_MATERIAL TO PROCESS_
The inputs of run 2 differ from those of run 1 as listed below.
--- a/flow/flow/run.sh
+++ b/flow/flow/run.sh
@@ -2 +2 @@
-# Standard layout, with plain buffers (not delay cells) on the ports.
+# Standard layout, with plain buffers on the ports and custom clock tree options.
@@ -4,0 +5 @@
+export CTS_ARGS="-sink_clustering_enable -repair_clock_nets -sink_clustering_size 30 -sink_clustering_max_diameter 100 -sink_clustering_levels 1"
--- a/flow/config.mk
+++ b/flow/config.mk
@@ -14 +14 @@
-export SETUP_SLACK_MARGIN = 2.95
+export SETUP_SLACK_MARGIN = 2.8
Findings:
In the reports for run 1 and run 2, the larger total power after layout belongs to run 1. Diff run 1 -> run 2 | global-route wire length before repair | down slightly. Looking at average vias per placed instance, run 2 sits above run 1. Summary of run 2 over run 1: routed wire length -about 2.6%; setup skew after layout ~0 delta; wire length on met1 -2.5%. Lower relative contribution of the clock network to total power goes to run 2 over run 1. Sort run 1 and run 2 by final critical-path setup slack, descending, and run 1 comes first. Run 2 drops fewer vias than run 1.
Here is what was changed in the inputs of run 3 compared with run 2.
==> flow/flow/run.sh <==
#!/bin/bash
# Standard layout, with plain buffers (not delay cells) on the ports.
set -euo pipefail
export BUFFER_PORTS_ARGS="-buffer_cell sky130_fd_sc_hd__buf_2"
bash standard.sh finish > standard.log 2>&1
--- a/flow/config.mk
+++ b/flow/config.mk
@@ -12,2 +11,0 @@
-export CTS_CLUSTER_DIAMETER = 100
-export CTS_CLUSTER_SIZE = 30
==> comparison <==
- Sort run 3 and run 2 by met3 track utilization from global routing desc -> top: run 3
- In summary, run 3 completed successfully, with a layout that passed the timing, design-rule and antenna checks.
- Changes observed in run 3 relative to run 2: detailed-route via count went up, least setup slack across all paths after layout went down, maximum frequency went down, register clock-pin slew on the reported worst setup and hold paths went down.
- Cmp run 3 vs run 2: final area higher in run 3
This is an optimization exercise on Yosys and OpenROAD, whose aim is small area and few clock cycles, not a production implementation.
Function was checked by simulation only, so behaviour that the tests miss may differ from the original.
Power is estimated from default activity; no workload was simulated.

**run.sh**
```bash
#!/bin/bash
# synth_recipe.tcl (not shown) runs the flow's synth.tcl, then flattens the netlist and writes it again
# the make line also repeats each setting of config.mk as NAME=value (left out here)
make -C /OpenROAD-flow-scripts/flow DESIGN_CONFIG=/design/flow/config.mk WORK_HOME=/design/flow/orfs CLKGATE_MAP_FILE= SYNTH_SCRIPT=/design/flow/synth_recipe.tcl finish
```
**constraint.sdc**
```tcl
create_clock -name core_clock -period 6.0 [get_ports {clock}]
set_input_delay 1.2000 -clock core_clock [delete_from_list [all_inputs] [get_ports {clock}]]
set_output_delay 1.2000 -clock core_clock [all_outputs]
set_load 0.01 [all_outputs]
```
**config.mk**
```make
export PLATFORM = sky130hd
export DESIGN_NAME = stable_min_priority_queue
export DESIGN_NICKNAME = stable_min_priority_queue
export VERILOG_FILES = /design/flow/design.v
export SDC_FILE = /design/flow/constraint.sdc
export NUM_CORES = 4
export LEC_CHECK = 0
export CAP_MARGIN = 20
export CORE_MARGIN = 2
export CORE_UTILIZATION = 40
export CTS_CLUSTER_DIAMETER = 90
export CTS_CLUSTER_SIZE = 24
export GPL_TIMING_DRIVEN = 0
export SLEW_MARGIN = 20
export SYNTH_HIERARCHICAL = 1
export SYNTH_MINIMUM_KEEP_SIZE = 0
```
This design comes from an exercise in tuning for small area on the open sky130 flow, not from production work. Function was checked by simulation only, so behaviour that the tests miss may differ from the original. Power figures rest on the tool's default switching activity, not on a simulated workload.

==> flow/config.mk <==
export PLATFORM = sky130hd
export DESIGN_NAME = round_key_bank
export DESIGN_NICKNAME = round_key_bank
export VERILOG_FILES = /design/flow/design.v
export SDC_FILE = /design/flow/constraint.sdc
export NUM_CORES = 4
export LEC_CHECK = 0
export CAP_MARGIN = 20
export CORE_MARGIN = 2
export CORE_UTILIZATION = 50
export PLACE_DENSITY = 0.6
export SLEW_MARGIN = 20
==> flow/constraint.sdc <==
create_clock -name core_clock -period 4.0 [get_ports {i_clk}]
set_input_delay 0.8000 -clock core_clock [delete_from_list [all_inputs] [get_ports {i_clk}]]
set_output_delay 0.8000 -clock core_clock [all_outputs]
set_load 0.01 [all_outputs]
Source: an optimization exercise on an open RTL-to-GDS flow (aim: small area). Production flows keep margins and buffers that such runs may drop.
The RTL was checked by simulation tests, not by an equivalence proof against the original design.
No activity file was given, so power comes from the tool's default toggle rates.

==> garnet: inputs <==
==> flow/design.v <==
module multicycle_cobra_core #(
   parameter int XLEN = 32,
   parameter int PC_W = 8
) (
   input  logic            clk,
   input  logic            rst,
   output logic            imem_req,
   output logic [PC_W-1:0] imem_addr,
   input  logic            imem_ack,
   input  logic [31:0]     imem_rdata,
   input  logic            in_valid,
   output logic            in_ready,
   input  logic [XLEN-1:0] in_data,
   output logic [XLEN-1:0] out_data,
   output logic            out_valid
);
   localparam logic [1:0] S_CLR = 2'd0, S_FETCH = 2'd1, S_READY = 2'd2;
   logic [4:0]      ph;           
   logic [1:0]      st;
   logic            act;          
   logic            r2;           
   logic [PC_W-1:0] pc;
   logic [31:0]     ir;
   logic            carry_r, neq_r;
   logic [4:0]      sh;           
   logic [31:0]     osr;          
   logic        ir_b, ir_c;
   logic [1:0]  ir_ws;
   logic [4:0]  op, ra1, ra2, wa;
   logic [7:0]  off;
   assign ir_b  = ir[31];
   assign ir_c  = ir[30];
   assign ir_ws = ir[29:28];
   assign op    = ir[27:23];
   assign ra1   = ir[22:18];
   assign ra2   = ir[17:13];
   assign off   = ir[12:5];
   assign wa    = ir[4:0];
   logic [31:0] tails;            
   logic        clr, wr_now, wbit;
   assign clr = (st == S_CLR);
   assign tails[0] = 1'b0;
   genvar gi;
   generate
      for (gi = 1; gi < 32; gi++) begin : g_rf
         logic [31:0] ring;
         logic        we;
         assign we = clr | (wr_now && wa == 5'(gi));
         always_ff @(posedge clk)
            ring <= {(we ? wbit : ring[0]), ring[31:1]};
         assign tails[gi] = ring[0];
      end
   endgenerate
   logic a, b;
   assign a = tails[ra1];
   assign b = tails[ra2];
   logic is_shl, is_shr, is_sra, is_slt, multi, sub;
   assign is_shl = (op == 5'b00001);
   assign is_shr = (op == 5'b00101) || (op == 5'b01101);
   assign is_sra = (op == 5'b01101);
   assign is_slt = (op[4:1] == 4'b0001);
   assign multi  = (ir_ws == 2'b11) && (is_shl || is_shr || is_slt);
   assign sub    = op[3] | op[1];
   logic ph0, ph31;
   logic bb, cin, sum, cout, neq_cur, ltu, lts, lt, eq, flag;
   assign ph0  = (ph == 5'd0);
   assign ph31 = (ph == 5'd31);
   assign bb      = b ^ sub;
   assign cin     = ph0 ? sub : carry_r;
   assign sum     = a ^ bb ^ cin;
   assign cout    = (a & bb) | (a & cin) | (bb & cin);
   assign neq_cur = (~ph0 & neq_r) | (a ^ b);
   assign ltu  = ~cout;
   assign lts  = (a ^ b) ? a : ltu;
   assign lt   = op[0] ? ltu : lts;
   assign eq   = ~neq_cur;
   assign flag = (op[4:3] == 2'b11) &&
                 (op[2] ? ((op[1] ? ltu : lts) ^ op[0]) : (~op[1] & (eq ^ op[0])));
   logic [4:0] tap_idx;
   logic       tap, resbit;
   assign tap_idx = is_shr ? sh : (5'd0 - sh);
   assign tap     = (is_shl && sh == 5'd0) ? a : osr[tap_idx];
   always_comb begin
      case (op)
         5'b00000, 5'b01000:          resbit = sum;
         5'b00100:                    resbit = a ^ b;
         5'b00110:                    resbit = a | b;
         5'b00111:                    resbit = a & b;
         5'b00010, 5'b00011:          resbit = ph0 & carry_r;
         5'b00001, 5'b00101, 5'b01101: resbit = tap;
         default:                     resbit = 1'b0;
      endcase
   end
   logic [31:0] imm_sx;
   assign imm_sx = {{9{ir[27]}}, ir[27:5]};
   always_comb begin
      if (clr)                    wbit = 1'b0;
      else if (ir_ws == 2'b01)    wbit = in_data[ph];
      else if (ir_ws == 2'b10)    wbit = imm_sx[ph];
      else                        wbit = resbit;
   end
   logic ins;
   assign ins = is_shl ? (r2 & a) : is_shr ? (r2 ? (is_sra & osr[31]) : a) : resbit;
   logic A, last, fire, take;
   logic [PC_W-1:0] npc;
   assign A    = act | (st == S_READY && ph0 && !(ir_ws == 2'b01 && !in_valid));
   assign last = act && ph31 && (!multi || r2);
   assign wr_now = A && (ir_ws != 2'b00) && (!multi || r2);
   always_comb begin
      fire = 1'b0;
      if (ir_ws == 2'b11 && A) begin
         if (is_shl)      fire = r2 && (ph == ~sh);
         else if (is_shr) fire = (sh == 5'd0) ? (!r2 && ph31) : (r2 && ph == sh - 5'd1);
         else if (is_slt) fire = r2 && ph31;
         else             fire = ph31;
      end
   end
   assign take = ir_b | (ir_c & flag);
   assign npc  = pc + (take ? PC_W'($signed(off)) : PC_W'(1));
   assign imem_req  = (st == S_FETCH) || (clr && ph31) || last;
   assign imem_addr = last ? npc : pc;
   assign in_ready  = act && ph31 && (ir_ws == 2'b01);
   assign out_data  = osr;
   logic got;
   assign got = imem_req & imem_ack;
   always_ff @(posedge clk or posedge rst) begin
      if (rst) begin
         ph        <= '0;
         st        <= S_CLR;
         act       <= 1'b0;
         r2        <= 1'b0;
         pc        <= '0;
         out_valid <= 1'b0;
      end else begin
         ph        <= ph + 5'd1;
         act       <= A && !ph31;
         if (act && ph31) r2 <= multi && !r2;
         pc        <= imem_addr;
         out_valid <= fire;
         case (st)
            S_CLR:   if (ph31) st <= got ? S_READY : S_FETCH;
            S_FETCH: if (got) st <= S_READY;
            default: if (last && !got) st <= S_FETCH;
         endcase
      end
   end
   always_ff @(posedge clk) begin
      if (got) ir <= imem_rdata;
      carry_r <= ph31 ? lt : cout;
      neq_r   <= neq_cur;
      if (A && !r2 && ph < 5'd5) sh <= {b, sh[4:1]};
      osr     <= {ins, osr[31:1]};
   end
endmodule
==> flow/flow/run.sh <==
#!/bin/bash
# Standard ORFS layout; only the clock-tree options and the port buffer cell are changed.
set -euo pipefail
export CTS_ARGS="-sink_clustering_enable -repair_clock_nets -dont_use_dummy_load -sink_clustering_size 40 -sink_clustering_max_diameter 50 -buf_list sky130_fd_sc_hd__clkbuf_16"
export BUFFER_PORTS_ARGS="-buffer_cell sky130_fd_sc_hd__buf_1"
bash standard.sh > standard.log 2>&1
==> flow/standard.sh <==
#!/bin/bash
# synth_recipe.tcl (not shown) runs the flow's synth.tcl, then flattens the netlist and writes it again
# the make line also repeats each setting of config.mk as NAME=value (left out here)
make -C /OpenROAD-flow-scripts/flow DESIGN_CONFIG=/design/flow/config.mk WORK_HOME=/design/flow/orfs CLKGATE_MAP_FILE= SYNTH_SCRIPT=/design/flow/synth_recipe.tcl "${@:-finish}"
==> flow/config.mk <==
export PLATFORM = sky130hd
export DESIGN_NAME = multicycle_cobra_core
export DESIGN_NICKNAME = multicycle_cobra_core
export VERILOG_FILES = /design/flow/design.v
export SDC_FILE = /design/flow/constraint.sdc
export NUM_CORES = 4
export LEC_CHECK = 0
export CAP_MARGIN = 20
export CORE_MARGIN = 2
export CORE_UTILIZATION = 60
export PLACE_DENSITY = 0.7
export SLEW_MARGIN = 20
==> flow/constraint.sdc <==
create_clock -name core_clock -period 10.0 [get_ports {clk}]
set_input_delay 2.0000 -clock core_clock [delete_from_list [all_inputs] [get_ports {clk}]]
set_output_delay 2.0000 -clock core_clock [all_outputs]
set_load 0.01 [all_outputs]
==> indigo: changes against garnet <==
==> flow/run.sh (new file) <==
#!/bin/bash
# synth_recipe.tcl (not shown) runs the flow's synth.tcl, then flattens the netlist and writes it again
# the make line also repeats each setting of config.mk as NAME=value (left out here)
make -C /OpenROAD-flow-scripts/flow DESIGN_CONFIG=/design/flow/config.mk WORK_HOME=/design/flow/orfs CLKGATE_MAP_FILE= SYNTH_SCRIPT=/design/flow/synth_recipe.tcl finish
--- a/flow/config.mk
+++ b/flow/config.mk
@@ -9,4 +9,6 @@
 export CORE_MARGIN = 2
 export CORE_UTILIZATION = 60
+export CTS_BUF_LIST = sky130_fd_sc_hd__clkbuf_8
+export CTS_CLUSTER_SIZE = 30
 export PLACE_DENSITY = 0.7
 export SLEW_MARGIN = 20
removed: flow/flow/run.sh
removed: flow/standard.sh
==> yarrow: changes against garnet <==
==> flow/flow/run.sh (replaced) <==
#!/bin/bash
# Standard ORFS layout; only the clock-tree options and the port buffer cell are changed.
set -euo pipefail
export CTS_ARGS="-sink_clustering_enable -repair_clock_nets -dont_use_dummy_load -sink_clustering_size 21 -sink_clustering_max_diameter 50 -buf_list sky130_fd_sc_hd__clkbuf_8 -root_buf sky130_fd_sc_hd__clkbuf_16 -tree_buf sky130_fd_sc_hd__clkbuf_16"
export BUFFER_PORTS_ARGS="-buffer_cell sky130_fd_sc_hd__buf_1"
bash standard.sh > standard.log 2>&1
--- a/flow/config.mk
+++ b/flow/config.mk
@@ -6,4 +6,5 @@
 export NUM_CORES = 4
 export LEC_CHECK = 0
+export ABC_AREA = 1
 export CAP_MARGIN = 20
 export CORE_MARGIN = 2
==> impl_results.md <==
- Largest net degree at the start of global routing: 41
- Syn_nets: 1,699
- Internal Pwr Total: 5.308 mW
- Status: complete, no violations
- Layout buffering overhead excluding clock cells: 0.01627
- Mux cell area share after synthesis: 0.03519
- Syn Area/Cell: 16.12 sq um
- Sequential-to-total area share from yosys stat: 0.8491
- Root Driver: clkbuf_16
the above is filed under garnet

==> impl_results.md <==
- Layout clock area frac: 0.03719
- Status: complete, no violations
- Sequential cell area share: 0.8032
- Layout buffering overhead excluding clock cells: 0.01528
- Syn_nets: 1,847
- Mux cell area share after synthesis: 0
- Syn Area/Cell: 14.50 sq um
- Root Driver: clkbuf_16
- Post-synth top cells: dfxtp_1 (1,026), nand2_1 (162), nand3_1 (105)
- Sequential-to-total area share from yosys stat: 0.8648
- Critical path arrival: 5.63 ns
the above is filed under yarrow

==> impl_results.md <==
- Internal Pwr Total: 6.241 mW
- Root Driver: clkbuf_8
- Status: complete, no violations
- Layout buffering overhead excluding clock cells: 0.03742
- Mux cell area share after synthesis: 0.03519
- Largest net degree at the start of global routing: 33
the above is filed under indigo

-- afterwards: timing with drivers on the ports --
Ports are ideal in the flow. The routed layouts listed here were re-timed in OpenROAD. Step 1 assumes that a clkbuf_16 drives the clock port and a buf_2 every other input. Step 2 times the ports against the registers' clock, not the clock port: input delays grow and output delays shrink by t, the midpoint of the rising clock arrivals with the driver on. a / b / c = no drivers / after step 1 / after step 2; a / b = the first two.
run	t (ns)	setup WS [ns]	clock arrival spread, ns	worst register clock-pin slew, ns	worst slew at a driven data input, ns
garnet	0.645	1.631 / 1.579 / 2.224	0.070 / 0.070	0.13 / 0.13	0.08
indigo	0.796	1.025 / 0.973 / 1.769	0.032 / 0.032	0.07 / 0.07	0.09
yarrow	0.590	2.370 / 2.319 / 2.909	0.082 / 0.082	0.12 / 0.12	0.09
After both steps every run listed still meets setup and hold.
Context: an optimization exercise on an open-source flow, tuned for small area. The choices shown serve that exercise and are no tape-out recipe. Power and IR drop assume default switching activity.

## build 87
// snake_top
module snake_top (
	input logic clk,
	input logic reset,
	input logic arrow_up,
	input logic arrow_down,
	input logic arrow_left,
	input logic arrow_right,
	output logic [7:0] led_segout,
	output logic [2:0] led_scanout,
	output logic [7:0] matrix_segout_r,
	output logic [7:0] matrix_segout_g,
	output logic [7:0] matrix_scanout
);
For scale: about 1,100 cells after synthesis, roughly 250 flip-flops, about 41 I/O pins.
export LEC_CHECK = 0
export ABC_AREA = 1
export CAP_MARGIN = 20
export CORE_MARGIN = 2
export CORE_UTILIZATION = 40
export CTS_BUF_LIST = sky130_fd_sc_hd__clkbuf_4
export SLEW_MARGIN = 20
create_clock -name core_clock -period 20.0 [get_ports {clk}]
run.sh (not shown) runs the stock make flow with config.mk's settings and CLKGATE_MAP_FILE= SYNTH_SCRIPT=/design/flow/synth_recipe.tcl, a recipe that flattens the netlist after the stock synthesis.
Build 87 did not stop at any stage, and its layout met the timing, design-rule and antenna checks.
What follows belongs to an exercise in optimizing a design on an open flow for small area and a short achievable clock period; a production flow would make more cautious choices. No functional check of the RTL was part of any run shown here. Power figures rest on the tool's default switching activity, not on a simulated workload.

--- flow/run.sh ---
#!/bin/bash
# synth_recipe.tcl (not shown) runs the flow's synth.tcl, then flattens the netlist and writes it again
# the make line also repeats each setting of config.mk as NAME=value (left out here)
make -C /OpenROAD-flow-scripts/flow DESIGN_CONFIG=/design/flow/config.mk WORK_HOME=/design/flow/orfs CLKGATE_MAP_FILE= SYNTH_SCRIPT=/design/flow/synth_recipe.tcl finish
--- flow/config.mk ---
export PLATFORM = sky130hd
export DESIGN_NAME = letter_tx_queue
export DESIGN_NICKNAME = letter_tx_queue
export VERILOG_FILES = /design/flow/design.v
export SDC_FILE = /design/flow/constraint.sdc
export NUM_CORES = 4
export LEC_CHECK = 0
export CAP_MARGIN = 20
export CORE_MARGIN = 2
export CORE_UTILIZATION = 55
export SETUP_SLACK_MARGIN = 2.7
export SLEW_MARGIN = 20
export SYNTH_MEMORY_MAX_BITS = 8192
--- flow/constraint.sdc ---
create_clock -name core_clock -period 5.8 [get_ports {clk_in}]
set_input_delay 1.1600 -clock core_clock [delete_from_list [all_inputs] [get_ports {clk_in}]]
set_output_delay 1.1600 -clock core_clock [all_outputs]
set_load 0.01 [all_outputs]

_PROBLEM DETAILS_
Every line of the material that holds the word "Sort" must be found and copied.

_SOLUTION TO THIS TASK_
In the reports for run 1 and run 2, the larger total power after layout belongs to run 1. Diff run 1 -> run 2 | global-route wire length before repair | down slightly. Looking at average vias per placed instance, run 2 sits above run 1. Summary of run 2 over run 1: routed wire length -about 2.6%; setup skew after layout ~0 delta; wire length on met1 -2.5%. Lower relative contribution of the clock network to total power goes to run 2 over run 1. Sort run 1 and run 2 by final critical-path setup slack, descending, and run 1 comes first. Run 2 drops fewer vias than run 1.
- Sort run 3 and run 2 by met3 track utilization from global routing desc -> top: run 3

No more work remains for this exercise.